• **Activity**:
Only the lines from the top of the data through the line containing "the event pins" should be duplicated, exactly as they appear.

*** Opening Provided records ***

File: src/core/event_router_defines.svh
`ifndef EVENT_ROUTER_DEFINES_SVH
`define EVENT_ROUTER_DEFINES_SVH

// channel, generator and user counts
`define ER_ASYNC_CH 2
`define ER_SYNC_CH 1
`define ER_ASYNC_GEN 18
`define ER_SYNC_GEN 20
`define ER_ASYNC_USERS 11
`define ER_SYNC_USERS 2
// source selector encodings: zero means off, n selects generator n-1
`define ER_SRC_OFF 8'h00
// user selector encodings
`define ER_USR_OFF 8'h00
`define ER_USR_SYNC0 8'h01
`define ER_USR_ASYNC0 8'h03
`define ER_USR_ASYNC1 8'h04
// async-capable users that drive the event pins
`define ER_PIN_USER_BASE 8
`define ER_PIN_COUNT 3

`endif

File: src/core/event_router_pkg.sv
package event_router_pkg;
  typedef logic [7:0] sel_type;
endpackage : event_router_pkg

File: src/core/channel_source_mux.sv
`timescale 1ns/100ps
`default_nettype none
`include "event_router_defines.svh"

// picks one generator per channel and applies a one-cycle software inversion
module channel_source_mux #(
  parameter int gens = 18
) (
  // generators
  input wire logic [gens-1:0] gen_i,
  // selection and strobe
  input wire event_router_pkg::sel_type sel_i,
  input wire logic invert_i,
  // channel
  output logic chan_o
);
  logic picked;
  always_comb begin
    picked = 1'b0;
    for (int g = 0; g < gens; g++) begin
      if (sel_i == 8'(g + 1)) begin
        picked = gen_i[g];
      end
    end
    chan_o = picked ^ invert_i;
  end
endmodule : channel_source_mux
`default_nettype wire

File: src/core/event_routing_unit.sv
// How it works
// - each channel carries exactly one selected generator
// - two async channels and one sync
// - generator pulse or level passes unchanged
// - async channels async sources, sync sync
// - source selectors reset to off
// - each user has own channel multiplexer
// - async users also take sync channels
// - user multiplexers reset to off
// - strobe inverts channel for one cycle
// - written one bit strobes matching channel
// - users see strobes like generator events
// - registers clocked, user events registered after combinational routing
// - no strobe while peripheral clock halted
// - three async users (8 to 10) drive event pins
// - sync-only users select only sync channels
// - debug mode leaves router untouched
`timescale 1ns/100ps
`default_nettype none
`include "event_router_defines.svh"

module event_routing_unit (
  // clock and reset
  input wire logic clock_i,
  input wire logic reset_n_i,
  // generators
  input wire logic [`ER_ASYNC_GEN-1:0] async_gen_i,
  input wire logic [`ER_SYNC_GEN-1:0] sync_gen_i,
  // configuration writes
  input wire logic async_src_we_i,
  input wire logic [0:0] async_src_idx_i,
  input wire logic sync_src_we_i,
  input wire logic async_user_we_i,
  input wire logic [3:0] async_user_idx_i,
  input wire logic sync_user_we_i,
  input wire logic [0:0] sync_user_idx_i,
  input wire event_router_pkg::sel_type wdata_i,
  // software strobes
  input wire logic async_trig_we_i,
  input wire logic sync_trig_we_i,
  input wire logic [7:0] trig_data_i,
  // debug request has no effect
  input wire logic debug_i,
  // events to users and pins
  output logic [`ER_ASYNC_USERS-1:0] async_user_event_o,
  output logic [`ER_SYNC_USERS-1:0] sync_user_event_o,
  output logic [`ER_PIN_COUNT-1:0] event_pin_output_o,
  // selector readback
  output event_router_pkg::sel_type async_src0_o,
  output event_router_pkg::sel_type async_src1_o,
  output event_router_pkg::sel_type sync_src0_o
);
  event_router_pkg::sel_type async_src_r [`ER_ASYNC_CH];
  event_router_pkg::sel_type async_src_nxt [`ER_ASYNC_CH];
  event_router_pkg::sel_type sync_src_r;
  event_router_pkg::sel_type sync_src_nxt;
  event_router_pkg::sel_type async_user_r [`ER_ASYNC_USERS];
  event_router_pkg::sel_type async_user_nxt [`ER_ASYNC_USERS];
  event_router_pkg::sel_type sync_user_r [`ER_SYNC_USERS];
  event_router_pkg::sel_type sync_user_nxt [`ER_SYNC_USERS];
  logic [`ER_ASYNC_CH-1:0] async_inv_r;
  logic [`ER_ASYNC_CH-1:0] async_inv_nxt;
  logic sync_inv_r;
  logic sync_inv_nxt;
  logic [`ER_ASYNC_USERS-1:0] async_ev_nxt;
  logic [`ER_SYNC_USERS-1:0] sync_ev_nxt;
  logic [`ER_ASYNC_USERS-1:0] async_ev_r;
  logic [`ER_SYNC_USERS-1:0] sync_ev_r;
  logic [`ER_ASYNC_CH-1:0] async_chan;
  logic sync_chan;
  logic debug_unused;

  assign debug_unused = debug_i;

  // configuration and strobe state
  always_comb begin
    async_src_nxt = async_src_r;
    sync_src_nxt = sync_src_r;
    async_user_nxt = async_user_r;
    sync_user_nxt = sync_user_r;
    if (async_src_we_i) begin
      async_src_nxt[async_src_idx_i] = wdata_i;
    end
    if (sync_src_we_i) begin
      sync_src_nxt = wdata_i;
    end
    if (async_user_we_i && async_user_idx_i < 4'(`ER_ASYNC_USERS)) begin
      async_user_nxt[async_user_idx_i] = wdata_i;
    end
    if (sync_user_we_i) begin
      sync_user_nxt[sync_user_idx_i] = (wdata_i == `ER_USR_SYNC0) ? wdata_i : `ER_USR_OFF;
    end
    // strobes last exactly one cycle and never queue
    async_inv_nxt = async_trig_we_i ? trig_data_i[`ER_ASYNC_CH-1:0] : '0;
    sync_inv_nxt = sync_trig_we_i & trig_data_i[0];
  end

  always_ff @(posedge clock_i or negedge reset_n_i) begin
    if (!reset_n_i) begin
      for (int i = 0; i < `ER_ASYNC_CH; i++) begin
        async_src_r[i] <= `ER_SRC_OFF;
      end
      sync_src_r <= `ER_SRC_OFF;
      for (int i = 0; i < `ER_ASYNC_USERS; i++) begin
        async_user_r[i] <= `ER_USR_OFF;
      end
      for (int i = 0; i < `ER_SYNC_USERS; i++) begin
        sync_user_r[i] <= `ER_USR_OFF;
      end
      async_inv_r <= '0;
      sync_inv_r <= 1'b0;
    end else begin
      // strobes exist only on clock edges
      async_src_r <= async_src_nxt;
      sync_src_r <= sync_src_nxt;
      async_user_r <= async_user_nxt;
      sync_user_r <= sync_user_nxt;
      async_inv_r <= async_inv_nxt;
      sync_inv_r <= sync_inv_nxt;
    end
  end

  // channel sources, two async and one sync
  genvar c;
  generate
    for (c = 0; c < `ER_ASYNC_CH; c++) begin : g_async_ch
      channel_source_mux #(.gens(`ER_ASYNC_GEN)) u_src (
        .gen_i(async_gen_i),
        .sel_i(async_src_r[c]),
        .invert_i(async_inv_r[c]),
        .chan_o(async_chan[c])
      );
    end
  endgenerate

  channel_source_mux #(.gens(`ER_SYNC_GEN)) u_sync_src (
    .gen_i(sync_gen_i),
    .sel_i(sync_src_r),
    .invert_i(sync_inv_r),
    .chan_o(sync_chan)
  );

  // per-user multiplexers
  genvar u;
  generate
    for (u = 0; u < `ER_ASYNC_USERS; u++) begin : g_async_user
      always_comb begin
        unique case (async_user_r[u])
          `ER_USR_SYNC0: async_ev_nxt[u] = sync_chan;
          `ER_USR_ASYNC0: async_ev_nxt[u] = async_chan[0];
          `ER_USR_ASYNC1: async_ev_nxt[u] = async_chan[1];
          default: async_ev_nxt[u] = 1'b0;
        endcase
      end
    end
    for (u = 0; u < `ER_SYNC_USERS; u++) begin : g_sync_user
      always_comb begin
        sync_ev_nxt[u] = (sync_user_r[u] == `ER_USR_SYNC0) & sync_chan;
      end
    end
  endgenerate

  // outputs registered as the house style requires
  always_ff @(posedge clock_i or negedge reset_n_i) begin
    if (!reset_n_i) begin
      async_ev_r <= '0;
      sync_ev_r <= '0;
    end else begin
      async_ev_r <= async_ev_nxt;
      sync_ev_r <= sync_ev_nxt;
    end
  end

  assign async_user_event_o = async_ev_r;
  assign sync_user_event_o = sync_ev_r;
  assign event_pin_output_o = async_ev_r[`ER_PIN_USER_BASE +: `ER_PIN_COUNT];
  assign async_src0_o = async_src_r[0];
  assign async_src1_o = async_src_r[1];
  assign sync_src0_o = sync_src_r;
endmodule : event_routing_unit
`default_nettype wire

File: config.mk
export PLATFORM = sky130hd
export DESIGN_NAME = event_routing_unit
export DESIGN_NICKNAME = d
export VERILOG_FILES = /design/src/core/event_router_pkg.sv /design/src/core/channel_source_mux.sv /design/src/core/event_routing_unit.sv
export VERILOG_INCLUDE_DIRS = /design/src /design/src/core
export SDC_FILE = /design/constraint.sdc
export NUM_CORES = 1
export LEC_CHECK = 0
export BUFFER_PORTS_ARGS = -buffer_cell sky130_fd_sc_hd__buf_2
export CAP_MARGIN = 25
export CELL_PAD_IN_SITES_DETAIL_PLACEMENT = 1
export CELL_PAD_IN_SITES_GLOBAL_PLACEMENT = 1
export CORE_UTILIZATION = 40
export DETAILED_ROUTE_END_ITERATION = 8
export GPL_TIMING_DRIVEN = 0
export PLACE_DENSITY_LB_ADDON = 0.25
export SYNTH_ARGS = -nofsm -noshare
export SYNTH_HDL_FRONTEND = slang
export SYNTH_HIERARCHICAL = 1
export SYNTH_SLANG_ARGS = --single-unit
File: constraint.sdc
create_clock -name clock_i -period 4.1 [get_ports clock_i]
set_input_delay 0.82 -clock clock_i [delete_from_list [all_inputs] [get_ports clock_i]]
set_output_delay 0.82 -clock clock_i [all_outputs]
set_load 0.01 [all_outputs]
# Yosys cells after proc, flatten, opt, wreduce, memory -nomap -nowiden
# Cells that the tools add are included.
# Widths: inputs -> output; s select.
[totals] regBits=144 inputBits=69
[op_classes] magnitude_cmp=7 bitwise=9 mux=78 n_reduce_logical=4 n_eq_ne=92
[op_table] cell="$eq 8x4->1 const B" n=24
[op_table] cell="$eq 8x3->1 const B" n=23
[op_table] cell="$eq 8x1->1 const B" n=17
[op_table] cell="$eq 8x2->1 const B" n=17
[op_table] cell="$bwmux 88" n=1
[op_table] cell="$eq 8x5->1 const B" n=11
[op_table] cell="$mux 1" n=56
[op_table] cell="$pmux 1 s3" n=11
[op_table] cell="$bwmux 16" n=2
[op_table] cell="$demux 8 s4" n=1
[op_table] cell="$mux 8" n=4
[op_table] cell="$demux 8 s1" n=2
[op_table] cell="$ge 5x5->1 const B" n=1
[op_table] cell="$lt 5x1->1 const B" n=1
[op_table] cell="$not 4->5" n=1
[op_table] cell="$ge 2x2->1 const B" n=2
[op_table] cell="$logic_and 1x1->1" n=4
[op_table] cell="$lt 2x1->1 const B" n=2
[op_table] cell="$lt 4x4->1 const B" n=1
[op_table] cell="$not 1->2" n=2
[op_table] cell="$and 1x1->1" n=3
[op_table] cell="$xor 1x1->1" n=3
[op_table] cell="$mux 2" n=1

# Longest topological paths before layout
[depth] ltp_word=23 mapped_depth=10

# Modules after synthesis
# The synthesis kept the hierarchy.
[by_module_without_submodules] module="event_routing_unit" instances=1 cells_each=398 area_each_um2=5804.3 seq_area_each_um2=3603.5
[by_module_without_submodules] module="channel_source_mux at g_async_ch[0].u_src ..." instances=2 cells_each=43 area_each_um2=340.3 seq_area_each_um2=0.0
[by_module_without_submodules] module="channel_source_mux at u_sync_src" instances=1 cells_each=40 area_each_um2=281.5 seq_area_each_um2=0.0

# Worst setup path after synthesis
# Ideal clock, no wire load.
[synth_timing] kind="input-to-reg" from="in async_gen_i[4]" to="reg async_ev_r[0] (netlist: async_user_event_o[0])" stages=8 t_arrival_ns=2.733 required_ns=3.989 path_buffers=1 setup_ns=0.111 setup_slack_ns=1.255 path_cell_list="mux2_1 -> and3_1 -> a2111oi_2 -> nor2b_1 -> a221oi_2 -> buf_4 -> or4b_1 -> a2111oi_2"
[synth_via] elab_chain_cells=16
[synth_rtl] element="from (decl)" line_no="event_routing_unit.sv:27" text="input wire logic [`ER_ASYNC_GEN-1:0] async_gen_i,"
[synth_rtl] element="$mux 1 (14 in a row)" line_no="channel_source_mux.sv:21" text="if (sel_i == 8'(g + 1)) begin"
[synth_rtl] element="$xor 1x1->1" line_no="channel_source_mux.sv:25" text="chan_o = picked ^ invert_i;"
[synth_rtl] element="named net async_chan[1]" line_no="event_routing_unit.sv:69" text="logic [`ER_ASYNC_CH-1:0] async_chan;"
[synth_rtl] element="$pmux 1 s3" line_no="event_routing_unit.sv:148" text="unique case (async_user_r[u])"
[synth_rtl] element="named net async_ev_nxt[0]" line_no="event_routing_unit.sv:65" text="logic [`ER_ASYNC_USERS-1:0] async_ev_nxt;"
[synth_rtl] element="to (signal assigned)" line_no="event_routing_unit.sv:169" text="async_ev_r <= async_ev_nxt;"
[synth_rtl] element="to (decl)" line_no="event_routing_unit.sv:67" text="logic [`ER_ASYNC_USERS-1:0] async_ev_r;"
# The timed path passes the listed nets, and every way through them passes these cells.
# A chain may end at the register's enable or synchronous reset.

# Worst setup path in the final report
[layout_timing] from="reg sync_src_r[7] (netlist: sync_src0_o[7])" to="reg async_ev_r[0] (netlist: async_user_event_o[0])"
[layout_via] elab_chain_cells=23
[layout_rtl] element="from (decl)" line_no="event_routing_unit.sv:55" text="event_router_pkg::sel_type sync_src_r;"
[layout_rtl] element="from (signal assigned)" line_no="event_routing_unit.sv:103" text="sync_src_r <= `ER_SRC_OFF;"
[layout_rtl] element="from (signal assigned)" line_no="event_routing_unit.sv:115" text="sync_src_r <= sync_src_nxt;"
[layout_rtl] element="$eq 8x1->1" line_no="channel_source_mux.sv:21"
[layout_rtl] element="$mux 1 (19 in a row)" line_no="channel_source_mux.sv:21"
[layout_rtl] element="$mux 1 (*)" line_no="channel_source_mux.sv:21"
[layout_rtl] element="$xor 1x1->1 (*)" line_no="channel_source_mux.sv:25"
[layout_rtl] element="named net sync_chan" line_no="event_routing_unit.sv:70" text="logic sync_chan;"
[layout_rtl] element="$pmux 1 s3 (*)" line_no="event_routing_unit.sv:148"
[layout_rtl] element="named net async_ev_nxt[0]" line_no="event_routing_unit.sv:65"
# Mark *: on every way through the listed nets, which the timed path passes. The rest lies on a longest branch.

==> summary.txt <==
Drt
  • Post-Route WL: 17200 µm
  • Total number of vias: 4746
  • DR WL/cell: roughly 20 µm
  • Initial DRC count: between 150 and 200
  • DR vias/cell: between 5 and 6
  • DRC: 0
  • Routed Antenna Nets: 0
  • First-pass DRT Iterations: 4

Clock tree
  • CTS Buf Count: 17
  • CTS tree: built
  • H-tree depth: 4
  • Cts hold-fix bufs: 0
  • Worst-Skew Late Latency: between 400 and 500 ps
  • Clock tree sinks: around 140
  • Postcts setup bufs: 0
  • Clock-pin slew on the worst setup and hold paths: 60 ps
  • Clock Tree Buf Depth: 2
  • Cts repair resizes: 0
  • CTS root buf: clkbuf_16

Placed design
  • Dpl cells: 845
  • IO Port Bufs: 100
  • Hpwl dp: 11900 µm
  • RD Place Congestion: between 0.8 and 0.9

Logic synthesis
  • Post-synthesis instance total: 524
  • Post-synth top flop: dfrtp_1
  • Post-synth EDFFs: 0
  • Post-synthesis cell type count: 60
  • Simple-Gate Fraction of Synth Area: 14.6%
  • Mux cell area share after synthesis: 20.6%
  • Avg Cell Area, Syn: 12.9 µm²
  • Adder-cell area share of the yosys netlist: 0%
  • XOR/XNOR share of the synthesized area: less than 1%
  • Syn nets: a little under 600
  • Synthesized area: 6770 µm²
  • Seq cells post-synth: 144
  • Largest family of logic cells by synthesized area: multiplexers
  • Synth Area in Compound Gates: 8.34%
  • Post-synth ARST share: 100%
  • Sequential fraction of the synthesis area: about 53%
  • Synth warn: 6

Power and ir drop
  • PD cells: 484 nW/µm²
  • Flop pwr share: between 40 and 50%
  • Gate power share: 17.3%
  • Worst vdd rail ir drop: 364 µV
  • Net Switching: 1.10 mW
  • Leakage: between 3 and 4 nW
  • Int Power: around 2.8 mW
  • Clock Power Share: 35.6%
  • Sw frac: 28.0%

Floorplanning
  • Core area: 16500 µm²
  • DIE AREA: 17400 µm²
  • Die Ht: 132 µm
  • Die Wd: 132 µm
  • Initial cell density of the core: 40.9%
  • # rows: 47
  • IO Pins: 109

Timing
  • Setup tns final: 0 ps
  • RSZ-0062 raised after global routing: no
  • Setup Viol. Count Final: 0
  • Minimum clock period: between 3000 and 4000 ps
  • Max Slew Vio Count: 0
  • Final period util: 83.9%
  • Maximum clock rate: slightly below 0.3 GHz
  • Final Hold Fails: 0
  • Clk_skew: 10.3 ps
  • Slew @ Worst Pin: 792 ps
  • Max transition margin: a little under half

Worst setup path
  • Crit Path Category: flip-flop to flip-flop
  • Startpoint Class: flip-flop
  • CP peak stage delay: 630 ps
  • CP delay by family, top: compound AO/OA/AOI/OAI gates
  • Crit path buf inv count: 1
  • CP arrival: about 3700 ps
  • Worst path slowest cell: clkbuf_1
  • CP max FO: 10
  • Endpoint class of the critical path: flip-flop
  • Critical path required time: roughly 4400 ps
  • Critical path, cell by cell: or4_4 > a311oi_1 > o31a_1 > a221o_1 > xor2_1 > clkbuf_1 > o211ai_1 > a2111oi_2

Global route
  • Initial antenna violation count: 0
  • Via count of the first global-routing pass: between 5000 and 6000
  • GRT Resource Usage Total: around a fifth
  • First-pass GRT wire length: 27900 µm
  • Largest net degree at the start of global routing: 89
  • Total grt overflow: 0

Hold path
  • Worst min-delay path class: input pin to async pin

Layout
  • Final std cells w/o fill: roughly 900
  • Most common cell after layout, fill and taps aside: dfrtp_1
  • FILL cells: between 1500 and 2000
  • Share of cells above drive strength 1: 43.8%
  • Area Growth Syn to Fin: 20.0%
  • N_diodes: 0
  • Final design utilization: 49.1%
  • Register area: 3600 µm²
  • Nets: 713
  • Commonest cells after routing, fill and taps aside: dfrtp_1 (144), mux2_2 (114), buf_2 (107), and2_1 (17), clkbuf_16 (17)
  • Area of the multi-input gates: around 3000 µm²

Flow run
  • MaxCap Viol Count: 0

Outcome
  • Status: completed
==> cell families (layout without fill, tap and decap cells) <==
logic type | count (synthesis) | count (layout)
AND/OR/NAND/NOR | 145 | 145
AO/OA/AOI/OAI | 66 | 66
flip-flops | 144 | 144
multiplexers | 125 | 125
buffers and inverters | 43 | 176
XOR/XNOR | 1 | 1
==> power by group through the flow <==
stage / Combinational, mW / Clock, mW / Sequential (mW)
detailed placement: 0.686 / 0 / 1.87
finish: 0.680 / 1.40 / 1.85
global route: 0.746 / 1.49 / 1.88
global placement: 0.648 / 0 / 1.84
floorplan: 0.451 / 0 / 1.83
CTS: 0.694 / 1.43 / 1.85
==> cell type report <==
| type | count | area share, % |
|---|---|---|
| multi-input combinational | 337 | 36.4 |
| inverter | 16 | 0.739 |
| clock buffer | 20 | 5.62 |
| timing repair buffer | 101 | 6.58 |
| buffer | 27 | 1.83 |
| clock inverter | 12 | 1.09 |
| tap | 220 | 3.39 |
| sequential | 144 | 44.4 |
==> metal layers <==
metal	global-route usage, %	vias to the layer above	wire length (µm)
met3	3.96	24	569
met2	36.7	124	8750
met5	0	-	0
met4	7.11	0	309
li1	-	2175	-
met1	25.5	2423	7550
==> registers in the layout (all words and copies together) (netlist names) <==
| name | count |
|---|---|
| sync_user_r | 16 |
| sync_user_event_o | 2 |
| sync_src0_o | 8 |
| async_src0_o | 8 |
| async_user_r | 88 |
| async_src1_o | 8 |
| async_inv_r | 2 |
| sync_inv_r | 1 |
| async_user_event_o | 11 |
==> synthesized netlist by cell type, types with 5 or more instances <==
library cell / instances / share of area, %
nand2_1: 15 / 0.83
a2111oi_2: 9 / 2.0
or4b_1: 7 / 1.0
or4_1: 14 / 1.6
or2b_1: 5 / 0.55
o211ai_1: 10 / 1.1
nor3_1: 5 / 0.37
dfrtp_1: 144 / 53
and2_1: 17 / 1.6
clkbuf_1: 12 / 0.67
nor2_2: 5 / 0.46
mux2i_1: 9 / 1.3
buf_2: 8 / 0.59
nor3b_1: 5 / 0.55
mux2_2: 114 / 19
inv_1: 16 / 0.89
nor2b_1: 9 / 0.83
o21ai_0: 10 / 0.74
nand3b_1: 9 / 1.0
nand2b_1: 11 / 1.0
nor2_1: 8 / 0.44
nand4_1: 6 / 0.55
a211o_1: 5 / 0.65
a21oi_1: 5 / 0.37
==> metrics by stage <==
step	hold slack, ps	total power [mW]	instance area, µm²	setup WS (ps)
after floorplan	399	2.28	6770	1260
after global placement	416	2.49	7540	314
final	364	3.93	8120	661
after CTS	374	3.97	8120	595
after detailed placement	412	2.56	7580	291
after global routing	396	4.12	8120	507
==> path summary, 6_finish.rpt <==
| kind | startpoint | endpoint | slack (ps) | cells after the start |
|---|---|---|---|---|
| worst max-delay path | sync_src0_o[7] | async_user_event_o[0] | 660 | 8 |
| worst min-delay path | reset_n_i | sync_src0_o[0] | 360 | 1 |
| worst max register to register | sync_src0_o[7] | async_user_event_o[0] | 660 | 8 |
| worst min register to register | async_user_r[30] | async_user_event_o[7] | 430 | 1 |
| max in group asynchronous | reset_n_i | async_user_r[67] | 2910 | 2 |
| min in group clock_i | async_user_r[30] | async_user_event_o[7] | 430 | 1 |
Power figures use the tool's default switching activity.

*** Closing Provided records ***

• **Your solution**:
File: src/core/event_router_defines.svh
`ifndef EVENT_ROUTER_DEFINES_SVH
`define EVENT_ROUTER_DEFINES_SVH

// channel, generator and user counts
`define ER_ASYNC_CH 2
`define ER_SYNC_CH 1
`define ER_ASYNC_GEN 18
`define ER_SYNC_GEN 20
`define ER_ASYNC_USERS 11
`define ER_SYNC_USERS 2
// source selector encodings: zero means off, n selects generator n-1
`define ER_SRC_OFF 8'h00
// user selector encodings
`define ER_USR_OFF 8'h00
`define ER_USR_SYNC0 8'h01
`define ER_USR_ASYNC0 8'h03
`define ER_USR_ASYNC1 8'h04
// async-capable users that drive the event pins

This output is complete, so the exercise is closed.